Proof: Use the substitution $x \mapsto \tan u$. Then we have 
$$
  \mathrm{d}x
= \left( \frac{\sin u}{\cos u} \right)'\mathrm{d}u
= \frac{(\sin u)' \cdot \cos u - \sin u \cdot (\cos u)'}{\cos^2u}\mathrm{d}u
= (1+\tan^2u)\,\mathrm{d}u
$$
Which means that $\mathrm{d}u = \cfrac{\mathrm{d}x}{1+(\tan u)^2} = \cfrac{\mathrm{d}x}{1+x^2}$. Hence
$$
\int \frac{\,\mathrm{d}x}{1+x^2}
= \int \mathrm{d}u
= u + \mathcal{C}
= \arctan x + \mathcal{C}
$$
Since $u \mapsto \tan x$, this means $x = \arctan u$. $\square$ 

Lemma 2:
   Assume that $t \in [0,\infty]$ and $\lambda \in \mathbb{R}\backslash\{0\}$. Then 
  $$
  \int_0^t \frac{\mathrm{d}x}{\lambda^2+x^2} = \frac 1\lambda \arctan \frac t \lambda
$$

Proof: Using Lemma 1 this can be done quickly. Use $x \mapsto \lambda v$. Then $\mathrm{d}x = \lambda \mathrm{d}v$, and so
$$
\int_0^t \frac{\mathrm{d}x}{\lambda^2+x^2}
= \int_0^{t/\lambda} \frac{\lambda \mathrm{d}v}{\lambda^2(1+v^2)}
= \frac{1}{\lambda} \int_0^{t/\lambda} \frac{\mathrm{d}v}{1+v^2}
= \frac 1\lambda \arctan \frac{t}{\lambda}
$$

Corollary 1:
   Assume that $\lambda \in \mathbb{R}\backslash\{0\}$. We have 
  $$
  \int_0^1 \frac{\,\mathrm{d}x}{\lambda^2+x^2} = \frac 1\lambda \arctan \frac 1\lambda \ \ \text{and}  \ \ \int_{-\infty}^\infty  \frac{\mathrm{d}x}{\lambda^2+x^2} = \frac{\pi}{\lambda}
$$

Proof: The first equation follows directly from setting $t=1$ in Lemma 1. For the next equation note that $\int_{-t}^t \frac{\mathrm{d}x}{1+x
 2} = 2 \int_0^t \frac{\mathrm{d}x}{1+x^2}$. Now the rest follows directly since $\arctan t \to \pi/2$ as $t \to \infty$. Proving $\int_{-t}^0 \frac{\mathrm{d}x}{1+x^2} = \int_{-t}^0 \frac{\mathrm{d}x}{1+x^2}$ I will leave as an excercise for the reader. $\square$.
Now for the last part of the proof, we need the following proposition.
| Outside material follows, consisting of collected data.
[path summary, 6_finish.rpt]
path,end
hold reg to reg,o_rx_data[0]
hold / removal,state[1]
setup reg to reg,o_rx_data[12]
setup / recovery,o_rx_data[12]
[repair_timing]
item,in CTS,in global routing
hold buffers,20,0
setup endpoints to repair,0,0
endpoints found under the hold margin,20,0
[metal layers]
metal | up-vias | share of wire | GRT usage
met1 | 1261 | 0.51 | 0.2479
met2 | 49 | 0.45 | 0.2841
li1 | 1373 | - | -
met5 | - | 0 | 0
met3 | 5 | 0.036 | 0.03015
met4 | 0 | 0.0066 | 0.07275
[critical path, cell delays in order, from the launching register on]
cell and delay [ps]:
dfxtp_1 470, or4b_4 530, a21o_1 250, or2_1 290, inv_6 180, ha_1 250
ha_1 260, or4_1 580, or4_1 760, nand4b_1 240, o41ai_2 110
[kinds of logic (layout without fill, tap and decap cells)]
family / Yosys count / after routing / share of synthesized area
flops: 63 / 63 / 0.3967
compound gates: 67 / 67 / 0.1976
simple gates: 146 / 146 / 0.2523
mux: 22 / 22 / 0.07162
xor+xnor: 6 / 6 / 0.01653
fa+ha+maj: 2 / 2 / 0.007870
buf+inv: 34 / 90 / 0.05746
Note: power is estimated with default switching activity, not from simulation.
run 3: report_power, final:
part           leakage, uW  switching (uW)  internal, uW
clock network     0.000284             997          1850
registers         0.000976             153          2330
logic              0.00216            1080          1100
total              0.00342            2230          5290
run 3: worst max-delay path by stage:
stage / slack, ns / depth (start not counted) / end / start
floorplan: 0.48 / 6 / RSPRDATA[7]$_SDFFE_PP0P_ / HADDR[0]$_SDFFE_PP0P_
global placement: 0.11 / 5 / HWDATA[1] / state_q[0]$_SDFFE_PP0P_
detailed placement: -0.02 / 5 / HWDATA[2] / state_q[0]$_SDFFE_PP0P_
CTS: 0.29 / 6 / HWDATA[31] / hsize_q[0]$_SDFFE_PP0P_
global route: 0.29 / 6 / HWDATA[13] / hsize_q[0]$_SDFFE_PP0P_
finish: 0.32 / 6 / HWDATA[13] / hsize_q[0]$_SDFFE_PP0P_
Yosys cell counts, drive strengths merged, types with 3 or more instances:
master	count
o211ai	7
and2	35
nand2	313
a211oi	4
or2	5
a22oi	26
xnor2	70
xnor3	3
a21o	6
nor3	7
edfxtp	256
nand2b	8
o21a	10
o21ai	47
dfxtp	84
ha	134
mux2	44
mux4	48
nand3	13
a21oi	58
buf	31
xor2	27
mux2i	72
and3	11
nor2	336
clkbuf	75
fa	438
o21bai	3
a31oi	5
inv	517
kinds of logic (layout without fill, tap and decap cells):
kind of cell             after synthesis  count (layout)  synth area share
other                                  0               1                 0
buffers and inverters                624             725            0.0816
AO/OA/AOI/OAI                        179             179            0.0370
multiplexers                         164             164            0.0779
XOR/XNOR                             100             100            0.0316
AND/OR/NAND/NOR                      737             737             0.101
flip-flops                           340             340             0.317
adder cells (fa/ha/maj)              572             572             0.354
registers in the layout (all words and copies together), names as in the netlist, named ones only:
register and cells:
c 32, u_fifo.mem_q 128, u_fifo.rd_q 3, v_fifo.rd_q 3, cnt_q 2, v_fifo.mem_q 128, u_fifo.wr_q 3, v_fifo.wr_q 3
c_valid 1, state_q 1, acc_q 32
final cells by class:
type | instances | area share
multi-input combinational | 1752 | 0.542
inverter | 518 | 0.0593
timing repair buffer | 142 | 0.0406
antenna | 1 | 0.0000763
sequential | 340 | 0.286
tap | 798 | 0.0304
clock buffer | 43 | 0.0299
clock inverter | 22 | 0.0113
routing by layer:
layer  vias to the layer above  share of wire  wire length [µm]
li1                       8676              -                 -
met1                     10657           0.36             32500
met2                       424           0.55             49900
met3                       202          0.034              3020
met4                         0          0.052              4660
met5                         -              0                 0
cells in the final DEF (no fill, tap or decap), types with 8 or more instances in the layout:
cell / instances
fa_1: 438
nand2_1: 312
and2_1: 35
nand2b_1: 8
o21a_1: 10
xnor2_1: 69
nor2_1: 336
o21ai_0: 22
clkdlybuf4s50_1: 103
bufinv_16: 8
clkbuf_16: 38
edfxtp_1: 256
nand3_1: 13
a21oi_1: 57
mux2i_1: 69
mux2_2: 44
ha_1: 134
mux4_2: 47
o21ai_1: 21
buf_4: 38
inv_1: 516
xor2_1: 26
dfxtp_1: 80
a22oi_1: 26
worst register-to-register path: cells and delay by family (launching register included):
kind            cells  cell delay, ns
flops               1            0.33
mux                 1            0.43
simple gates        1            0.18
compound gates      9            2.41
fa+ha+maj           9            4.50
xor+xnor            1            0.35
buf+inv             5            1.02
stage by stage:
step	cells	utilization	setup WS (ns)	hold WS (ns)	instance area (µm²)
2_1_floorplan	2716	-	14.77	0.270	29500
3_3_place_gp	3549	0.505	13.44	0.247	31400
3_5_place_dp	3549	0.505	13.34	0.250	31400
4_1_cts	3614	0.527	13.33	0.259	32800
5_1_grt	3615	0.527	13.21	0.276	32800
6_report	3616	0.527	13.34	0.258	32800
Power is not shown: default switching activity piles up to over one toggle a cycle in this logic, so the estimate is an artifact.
===== src/rtl/packet_parser_n6_if.sv =====
// Packet word stream plus parsed-header results.
//   bus               : 32-bit packet word, first byte in [31:24]
//   start_of_packet_i : marks word 0 of a packet
//   phs_o             : parsed-header summary (flags, IHL, TCP offset, payload offset)
//   pay_last_word     : index of the last bus word holding packet bytes
// master = packet source / result consumer, slave = parser.
interface packet_parser_n6_if;
  localparam int unsigned W_WORD = 32;

  logic [W_WORD-1:0] bus;
  logic              start_of_packet_i;
  logic [W_WORD-1:0] phs_o;
  logic [W_WORD-1:0] pay_last_word;

  modport master (
    output bus,
    output start_of_packet_i,
    input  phs_o,
    input  pay_last_word
  );

  modport slave (
    input  bus,
    input  start_of_packet_i,
    output phs_o,
    output pay_last_word
  );
endinterface


===== src/rtl/packet_parser_n6.sv =====
// Ethernet II / IPv4 / UDP|TCP header parser, one 32-bit word per cycle.
//   CLK   : rising-edge clock
//   reset : synchronous active-high reset
//   pif   : slave side of packet_parser_n6_if (bus, start_of_packet_i in;
//           phs_o, pay_last_word out, both registered)
// phs_o layout: [7:0] flags {rsvd,DONE,ERROR,UNSUP,TCP,UDP,IPV4,ETH},
//               [11:8] IHL, [15:12] TCP data offset, [31:16] payload offset.
module packet_parser_n6 (
  input  logic               CLK,
  input  logic               reset,
  packet_parser_n6_if.slave  pif
);
  localparam int unsigned W_WORD = 32;
  localparam int unsigned W_CNT  = 16;

  localparam int unsigned F_ETH   = 0;
  localparam int unsigned F_IPV4  = 1;
  localparam int unsigned F_UDP   = 2;
  localparam int unsigned F_TCP   = 3;
  localparam int unsigned F_UNSUP = 4;
  localparam int unsigned F_ERR   = 5;
  localparam int unsigned F_DONE  = 6;

  localparam logic [15:0] ETYPE_IPV4 = 16'h0800;
  localparam logic [7:0]  PROTO_UDP  = 8'd17;
  localparam logic [7:0]  PROTO_TCP  = 8'd6;
  localparam logic [15:0] ETH_HDR    = 16'd14;
  localparam logic [15:0] UDP_HDR    = 16'd8;

  typedef enum logic [2:0] {
    S_IDLE,
    S_ETH,
    S_IPV4,
    S_L4,
    S_DONE
  } state_t;

  state_t              state_q, state_d;
  logic [W_CNT-1:0]    cnt_q, cnt_d;
  logic [W_CNT-1:0]    idx;
  logic [W_WORD-1:0]   phs_q, phs_d;
  logic [W_WORD-1:0]   plw_q, plw_d;
  logic [3:0]          ihl_q;
  logic [15:0]         l4_start;
  logic [15:0]         tot_len;

  // IHL already latched into phs at word 3 is reused for all later offsets.
  assign ihl_q    = phs_q[11:8];
  assign l4_start = ETH_HDR + 16'({ihl_q, 2'b00});
  assign tot_len  = pif.bus[31:16];

  // State, word counter and output registers.
  always_ff @(posedge CLK) begin
    if (reset) begin
      state_q <= S_IDLE;
      cnt_q   <= '0;
      phs_q   <= '0;
      plw_q   <= '0;
    end else begin
      state_q <= state_d;
      cnt_q   <= cnt_d;
      phs_q   <= phs_d;
      plw_q   <= plw_d;
    end
  end

  // Next-state and parsed-field update for the word currently on the bus.
  always_comb begin
    state_d = state_q;
    phs_d   = phs_q;
    plw_d   = plw_q;

    // idx is the index of the word on the bus: 0 on start-of-packet.
    idx   = pif.start_of_packet_i ? '0 : cnt_q;
    cnt_d = (idx == {W_CNT{1'b1}}) ? idx : idx + W_CNT'(1);

    if (pif.start_of_packet_i) begin
      // Word 0 only holds MAC bytes, so a restart just clears results.
      phs_d   = '0;
      plw_d   = '0;
      state_d = S_ETH;
    end else begin
      unique case (state_q)
        S_ETH: begin
          if (idx == W_CNT'(3)) begin
            phs_d[F_ETH] = 1'b1;
            if (pif.bus[31:16] != ETYPE_IPV4) begin
              phs_d[F_UNSUP] = 1'b1;
              phs_d[F_DONE]  = 1'b1;
              phs_d[31:16]   = ETH_HDR;
              state_d        = S_DONE;
            end else if ((pif.bus[15:12] != 4'd4) || (pif.bus[11:8] < 4'd5)) begin
              phs_d[F_ERR]  = 1'b1;
              phs_d[F_DONE] = 1'b1;
              state_d       = S_DONE;
            end else begin
              phs_d[11:8] = pif.bus[11:8];
              state_d     = S_IPV4;
            end
          end
        end

        S_IPV4: begin
          if (idx == W_CNT'(4)) begin
            plw_d = (W_WORD'(ETH_HDR) + W_WORD'(tot_len) - W_WORD'(1)) >> 2;
            if (tot_len < 16'({ihl_q, 2'b00})) begin
              phs_d[F_ERR]  = 1'b1;
              phs_d[F_DONE] = 1'b1;
              state_d       = S_DONE;
            end
          end else if (idx == W_CNT'(5)) begin
            phs_d[F_IPV4] = 1'b1;
            if (pif.bus[7:0] == PROTO_UDP) begin
              phs_d[F_UDP]  = 1'b1;
              phs_d[F_DONE] = 1'b1;
              phs_d[31:16]  = l4_start + UDP_HDR;
              state_d       = S_DONE;
            end else if (pif.bus[7:0] == PROTO_TCP) begin
              phs_d[F_TCP] = 1'b1;
              state_d      = S_L4;
            end else begin
              phs_d[F_UNSUP] = 1'b1;
              phs_d[F_DONE]  = 1'b1;
              phs_d[31:16]   = l4_start;
              state_d        = S_DONE;
            end
          end
        end

        S_L4: begin
          // TCP data-offset byte always lands in bits [15:12] of word 6+IHL.
          if (idx == W_CNT'(6) + W_CNT'(ihl_q)) begin
            phs_d[F_DONE] = 1'b1;
            state_d       = S_DONE;
            if (pif.bus[15:12] < 4'd5) begin
              phs_d[F_ERR] = 1'b1;
            end else begin
              phs_d[15:12] = pif.bus[15:12];
              phs_d[31:16] = l4_start + 16'({pif.bus[15:12], 2'b00});
            end
          end
        end

        default: ;
      endcase
    end
  end

  assign pif.phs_o         = phs_q;
  assign pif.pay_last_word = plw_q;
endmodule
### config.mk
export PLATFORM = sky130hd
export DESIGN_NAME = nd_nto1_rr
export DESIGN_NICKNAME = d
export VERILOG_FILES = /design/src/rtl/nd_nto1_rr.sv
export SDC_FILE = /design/constraint.sdc
export NUM_CORES = 1
export LEC_CHECK = 0
export BUFFER_PORTS_ARGS = -buffer_cell sky130_fd_sc_hd__buf_2
export CAP_MARGIN = 20
export CORE_ASPECT_RATIO = 1.2
export CORE_UTILIZATION = 40
export DETAILED_ROUTE_END_ITERATION = 6
export GPL_TIMING_DRIVEN = 0
export SLEW_MARGIN = 20
export SYNTH_ARGS = -nofsm -noshare
export SYNTH_HDL_FRONTEND = slang
export SYNTH_SLANG_ARGS = --single-unit
### constraint.sdc
create_clock -name i_clk -period 3.2 [get_ports i_clk]
set_clock_uncertainty 0.2 [all_clocks]
set_input_delay 0.16 -clock i_clk [delete_from_list [all_inputs] [get_ports i_clk]]
set_output_delay 0.16 -clock i_clk [all_outputs]
set_load 0.01 [all_outputs]
**config.mk**
```make
export PLATFORM = sky130hd
export DESIGN_NAME = mem_copier
export DESIGN_NICKNAME = d
export VERILOG_FILES = /design/src/rtl/mem_copier.sv
export SDC_FILE = /design/constraint.sdc
export NUM_CORES = 1
export LEC_CHECK = 0
export ABC_CLOCK_PERIOD_IN_PS = 2050
export CAP_MARGIN = 0
export CELL_PAD_IN_SITES_DETAIL_PLACEMENT = 1
export CELL_PAD_IN_SITES_GLOBAL_PLACEMENT = 1
export CORE_ASPECT_RATIO = 0.8
export CORE_MARGIN = 4
export CORE_UTILIZATION = 34
export DETAILED_ROUTE_END_ITERATION = 6
export PLACE_DENSITY = 0.83
export SLEW_MARGIN = 20
export SYNTH_ARGS = -nofsm -noshare
export SYNTH_HDL_FRONTEND = slang
export SYNTH_SLANG_ARGS = --single-unit
```
**constraint.sdc**
```tcl
create_clock -name clk -period 2.05 [get_ports clk]
set_input_delay 0.615 -clock clk [delete_from_list [all_inputs] [get_ports clk]]
set_output_delay 0.615 -clock clk [all_outputs]
set_load 0.01 [all_outputs]
```
**src/rtl/mem_copier.sv**
```systemverilog
// mem_copier: copies or fills up to 64 words of a 64x16 RAM, one READ/WRITE pair per word
module mem_copier (
  input  logic        clk,
  input  logic        reset,
  input  logic        start,
  input  logic        mode,
  input  logic [5:0]  src_base,
  input  logic [5:0]  dst_base,
  input  logic [6:0]  count,
  input  logic [15:0] fill_value,
  output logic        busy,
  output logic        done,
  output logic        mem_load,
  output logic [5:0]  mem_address,
  output logic [15:0] mem_in,
  input  logic [15:0] mem_out
);
  typedef enum logic [1:0] {IDLE, READ, WRITE, DONE} state_t;
  state_t      state;
  logic        mode_r;
  logic [5:0]  src_r, dst_r;
  logic [6:0]  cnt_r, idx;
  logic [15:0] fill_r, data_r;
  logic [6:0]  idx_n, cnt_sat;
  assign idx_n   = idx + 7'd1;
  assign cnt_sat = count > 7'd64 ? 7'd64 : count;
  // outputs are registered alongside the state, so each transition loads the target state's outputs
  always_ff @(posedge clk)
    if (reset) begin
      state       <= IDLE;
      mode_r      <= 1'b0;
      src_r       <= '0;
      dst_r       <= '0;
      cnt_r       <= '0;
      fill_r      <= '0;
      idx         <= '0;
      data_r      <= '0;
      busy        <= 1'b0;
      done        <= 1'b0;
      mem_load    <= 1'b0;
      mem_address <= '0;
      mem_in      <= '0;
    end else begin
      busy        <= 1'b0;
      done        <= 1'b0;
      mem_load    <= 1'b0;
      mem_address <= '0;
      mem_in      <= '0;
      case (state)
        IDLE:
          if (start) begin
            mode_r <= mode;
            src_r  <= src_base;
            dst_r  <= dst_base;
            cnt_r  <= cnt_sat;
            fill_r <= fill_value;
            idx    <= '0;
            if (cnt_sat == 7'd0) begin
              state <= DONE;
              done  <= 1'b1;
            end else if (mode) begin
              state       <= WRITE;
              busy        <= 1'b1;
              mem_load    <= 1'b1;
              mem_address <= dst_base;
              mem_in      <= fill_value;
            end else begin
              state       <= READ;
              busy        <= 1'b1;
              mem_address <= src_base;
            end
          end
        READ: begin
          data_r      <= mem_out;
          state       <= WRITE;
          busy        <= 1'b1;
          mem_load    <= 1'b1;
          mem_address <= dst_r + idx[5:0];
          mem_in      <= mem_out;
        end
        WRITE: begin
          idx <= idx_n;
          if (idx_n == cnt_r) begin
            state <= DONE;
            done  <= 1'b1;
          end else if (mode_r) begin
            state       <= WRITE;
            busy        <= 1'b1;
            mem_load    <= 1'b1;
            mem_address <= dst_r + idx_n[5:0];
            mem_in      <= fill_r;
          end else begin
            state       <= READ;
            busy        <= 1'b1;
            mem_address <= src_r + idx_n[5:0];
          end
        end
        default: state <= IDLE;
      endcase
    end
endmodule

```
Proposition 1 (Weierstrass substitution):
  Assume $a,b \in[-\pi,\pi]$. Then we have
  $$
   \int_a^b          R(\sin x,\cos x,\tan x)\,\mathrm{d}x
 = \int_\varphi^\psi R \left( \frac{2t}{1+t^2} , \frac{1 - t^2}{1+t^2},\frac{2t}{1-t^2}\right) \frac{2 \mathrm{d}t}{1+t^2}
$$
  where $\varphi = \tan(a/2)$ and $\psi = \tan(b/2)$.

The proof for this is omitted but can be proven by using $x \mapsto \tan u/2$. It is not hard but requires some work. For a lengthier discussion see Wikipedia.
Now we can finally start our proof. 
Using the above proposition one has
$$
\int \frac{\mathrm{d}x}{a + b \cos x + c \sin x}
= \int \frac{1}{a + b \frac{1-t^2}{1+t^2} + c \frac{2t}{1+t^2}} \frac{\mathrm{d}t}{1+t^2}
= \int \frac{2\,\mathrm{d}t}{(a-b)t^2+2ct+a+b}
$$
Now we can complete the square. This gives
$$
\int \frac{\mathrm{d}x}{a + b \cos x + c \sin x}
= \frac{1}{a-b} \int \frac{\mathrm{d}t}{\left(t+\frac{c}{a-b}\right)^2+\frac{a+b}{a-b}-\frac{c^2}{(a-b)^2}}
$$
Alas not much more can be done before inserting the limits. The simplest case is the $I_T$ case. Here we have
$$
\begin{align*}
I_T & = \int_0^{2\pi} \frac{\mathrm{d}x}{a + b \cos x + c \sin x} \\
& = \frac{1}{a-b} \int_{-\infty}^\infty \frac{\mathrm{d}t}{\left(t+\frac{c}{a-b}\right)^2+\frac{a+b}{a-b}-\frac{c^2}{(a-b)^2}} \\
& = \frac{2}{a-b}\int_{-\infty}^\infty \frac{\mathrm{d}y}{y^2+\frac{a^2-b^2-c^2}{a-b}}
\end{align*}
$$
where we used the obvious substitution $y \mapsto t + c/(a-b)$. Using Corollary 1 we have
$$
I_T = \frac{2}{a-b} \pi \Big/\left( \frac{a^2-b^2-c^2}{a-b} \right)
    = \frac{2\pi}{\lambda}
$$
where $\lambda^2 = a^2-b^2-c^2$ was used in the last equation.